Pharyngeal endoskeletal condensation and differentiation in Polyodon spathula

At St. 36 of Polyodon spathula development, the palatoquadrate (Fig. 3a) and Meckel’s cartilage (not shown) have condensed within the mandibular arch, but no condensations are detected in the hyoid (Fig. 3b) or gill arches (Fig. 3c-e). By St. 40, Meckel’s cartilage and the palatoquadrate remain condensed, and mesenchymal condensations are also observed at the sites of the future hyomandibula (Fig. 3g) and ceratohyal (not shown) within the hyoid arch, and at the sites of the future epibranchials (not shown) and ceratobranchials in gill arches 1 and 2 (Fig. 3h-i, and not shown). At this stage, gill arches 3-5 still contain undifferentiated mesenchyme (Fig. 3j).

Figure 3.

Figure 3

Open in a new tab

Horizontal histological sections through the mandibular (MA), hyoid (HA) and gill arches 1-5 (GA1-5) of the North American paddlefish, Polyodon spathula, at (a-e) stage (St.) 36, (f-j) St. 40, (k-o) st. 44 and (p-t) St. 46. In all images, anterior is to the left. For histological details, see text. Abbreviations: cb1-5, ceratobranchial 1-5; hm, hyomandibula; pq, palatoquadrate. * indicates an as-yet undifferentiated mesenchymal condensation. All scale bars = 20μm.

By St. 44, Meckel’s cartilage (not shown) and the palatoquadrate (Fig. 3k) have differentiated into cartilage. These cartilages exhibit a well-defined perichondrium and chondrocytes nested in lacunae. The endoskeletal elements in the hyoid (Fig. 3l) and gill arches 1-2 (Fig. 3m-n) have also begun to differentiate, thought the extent of differentiation lags behind that seen in the mandibular arch. In gill arch 3, the epibranchial (not shown) and ceratobranchial (Fig. 3o) have condensed, and faint staining with Alcian blue indicates some secretion of a proteoglycan–enriched extracellular matrix. In gill arch 4, the epibranchial (not shown) and ceratobranchial (Fig. 3o) have condensed. There is no indication of condensed mesenchyme in gill arch 5.
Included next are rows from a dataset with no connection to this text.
Setup of build 59:
## adaptive_pe
module adaptive_pe #(
    parameter integer MAX_WIDTH = 64,
    parameter integer MAX_ACC_WIDTH = 20   
)(
    input  wire                         clk,
    input  wire                         reset,
    input  wire                         ce,
    input  wire                         accumulate,
    input  wire                         test_mode,
    input  wire [2:0]                   precision_mode,
    input  wire [MAX_WIDTH-1:0]         weight_in,
    input  wire [MAX_WIDTH-1:0]         activation_in,
    input  wire [MAX_WIDTH-1:0]         mask_in,
    output reg  [MAX_ACC_WIDTH-1:0]     accumulated_sum,
    output wire                         clock_gated,
    output wire                         computation_skipped,
    output wire [2:0]                   active_precision   
);
Size in the first run: about 4200 cells after synthesis, roughly 20 flip-flops, ~230 I/O pins.
clock: 4.22 ns
lec_check: 0
abc_area: 1
cap_margin: 20
core_aspect_ratio: 1.43
core_margin: 2
core_utilization: 72
cts_cluster_diameter: 230
cts_cluster_size: 99
setup_slack_margin: 0.61
slew_margin: 20
run.sh (not shown) runs the stock make flow with config.mk's settings and CLKGATE_MAP_FILE=.
Tool error GRT-0116 stopped build 59 during global routing; no final results.
Changes in build 85 relative to build 59:
Settings: SETUP_SLACK_MARGIN removed (was 0.61); CORE_ASPECT_RATIO removed (was 1.43); CTS_CLUSTER_SIZE changed from 99 to 41; ABC_AREA removed (was 1); CORE_UTILIZATION changed from 72 to 67; CTS_CLUSTER_DIAMETER removed (was 230); the clock period (ns, I/O delays scaled along) changed from 4.22 to 11.5.
### Flow results
- Per the comparison of build 85 with build 59, post-cts gate resize count fell 52%; full die area rose about 2.6%; mean instance size in the synthesized netlist rose about 14%; HPWL after detailed placement fell about 9%.
- Build 59 -> build 85: core outline area increased by a few percent
- Relative to build 59, post-synthesis share of cell area spent on full adders, half adders and majority gates has gone up in build 85.
- On sequential share of the synthesized area, build 59 and build 85 are basically level.
- From build 59 to build 85 the numbers moved as follows: cell area after synthesis fell by about 4.4%, post-synthesis xor/xnor area fraction rose by 0.93 points, distinct cell type count of the synthesized netlist rose by 15, number of standard cells after synthesis fell by about 17%.
- Status build 85: flow complete, layout not clean - negative setup slack
diff inputs: build 85 => build 13
Settings: CORE_UTILIZATION changed from 67 to 40; CTS_CLUSTER_SIZE removed (was 41); TNS_END_PERCENT newly set to 25; CTS_CLUSTER_DIAMETER newly set to 350; the clock period (ns, I/O delays scaled along) changed from 11.5 to 13.0.
## What came out
Status | build 13 and build 85 | clean except build 85
Build 13 against build 85: flip-flop and latch share of the layout cell area shows no meaningful change, met2 wire length shows an increase of 4.6%, post-route non-filler standard cell count shows no meaningful change, post-CTS resize count shows a reduction of 386, layout net count shows a reduction of about 8%.
Cmp build 13 and build 85 / area of combinational cells with multiple inputs / higher: build 85
Build 13 vs. build 85: part of the cycle the worst path needs has decreased; maximum fanout count along the critical path went up.
Edits applied to the flow inputs when going from build 13 to build 41:
Settings: MAX_ROUTING_LAYER newly set to met4; CTS_CLUSTER_SIZE newly set to 34; TNS_END_PERCENT removed (was 25); CTS_CLUSTER_DIAMETER removed (was 350); CORE_UTILIZATION changed from 40 to 72; the clock period (ns, I/O delays scaled along) changed from 13.0 to 11.2.
Results
global routing: build 41 exited with error
From build 13 to build 41 the numbers moved as follows: number of cells after detailed placement saw a decrease, die area saw a decrease, total number of clock tree sinks saw little to no change.
Looking at build 41 and build 13, the count of hold-fix buffers inserted at cts is a wash.
Edits applied to the flow inputs when going from build 41 to build 89:
Settings: clearing MAX_ROUTING_LAYER, which used to be met4; clearing CTS_CLUSTER_SIZE, which used to be 34; swapping 72 for 15 in CORE_UTILIZATION; swapping 11.2 for 13.3 in the clock period (ns, I/O delays scaled along).
==> results <==
Build 89 went all the way through synthesis, placement and routing and the layout is clean on timing, DRC and antenna.
Looking at core area across both flows, build 89 is the weaker of the two, with build 41 ahead.
I/O pin count: build 89 vs build 41 identical
Summary: with build 41 as the reference, final estimated routing congestion in global placement in build 89 moved down by more than 10%.
Compared with build 41, build 89 shows width of the chip that has gone up by more than 100%.
Build 89 vs. build 41: full die area now larger, standard cell area after detailed placement went down 0.45%, number of post-CTS setup repair buffers -72.
Per the comparison of build 89 with build 41, half-perimeter wire length after detailed placement moved up; floorplan-stage core utilization went down; post-synthesis adder-cell area fraction was more or less identical.
There was hardly any difference in number of standard cells after synthesis between build 41 and build 89.
Inputs modified between build 89 and build 10:
Settings: TNS_END_PERCENT newly set to 5; CORE_UTILIZATION changed from 15 to 72; CTS_CLUSTER_SIZE newly set to 41; PLACE_DENSITY_LB_ADDON newly set to 0.22; the clock period (ns, I/O delays scaled along) changed from 13.3 to 11.5.
[summary]
Build 10 terminated abnormally: global routing reported GRT-0116. Looking at initial core utilization, build 10 sits 58 points higher than build 89 does. Diff build 89 -> build 10: number of input and output port buffers inserted held steady, chip area estimate from yosys synthesis held steady, placement-stage worst setup slack shrank by 1.26 ns, area after detailed placement held steady, die height shrank by 54%. Relative to build 89, post-cts sizing count has increased by 453 in build 10. Synthesized area: build 10 vs build 89 identical. Build 10 vs. build 89: final estimated routing congestion in global placement picked up an extra 17%, area of the die lost about 80%.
By St. 46, endoskeletal elements have differentiated into cartilage in the mandibular arch (Fig. 3p), hyoid arch (Fig. 3q), and gill arches 1-3 (Fig. 3r-t). Differentiation of the epibranchial and ceratobranchial elements in gill arch 4 is underway (Fig. 3t), and the ceratobranchial in gill arch 5 has condensed (Fig. 3t).

Discussion

Here, we have presented an overview of the condensation and chondrogenesis of major components of the pharyngeal endoskeleton in the shark, Scyliorhinus canicula, and the paddlefish, Polyodon spathula. We have shown that St. 28-30 are key stages for S. canicula pharyngeal endoskeletal condensation, and that by St. 31, many of these condensations have differentiated into cartilage. For P. spathula, we have shown that St. 36-40 represent key stages for pharyngeal skeletal condensation, with chondrogenic differentiation of these condensations initiating rostrally (i.e. in the mandibular arch) prior to St. 44, and proceeding beyond St. 46 in the caudal gill arches. Due to the length of the relevant developmental stages in S. canicula, we have not figured the precise sequence of endoskeletal condensation and chondrogenesis along the anterior-posterior axis of the head. However, it should be noted that a similar sequence of mandibular, hyoid and gill arch endoskeletal chondrogenesis has been noted in another elasmobranch species (the little skate, Leucoraja erinaceaGillis et al., 2009a). This sequence may, therefore, represent this ancestral sequence of pharyngeal endoskeletal chondrogenesis in jawed vertebrates. While a number of pharyngeal endoskeletal elements have not been discussed (e.g. basibranchials, hypobranchials and pharyngobranchials), it is our hope that the data presented here will provide a useful starting point for further histological/molecular studies of skeletal elements of interest, and for experimental investigation of pharyngeal endoskeletal patterning in these taxa. This may be particularly useful for future work with S. canicula, which has an in ovo period of several months (Ballard et al., 1993).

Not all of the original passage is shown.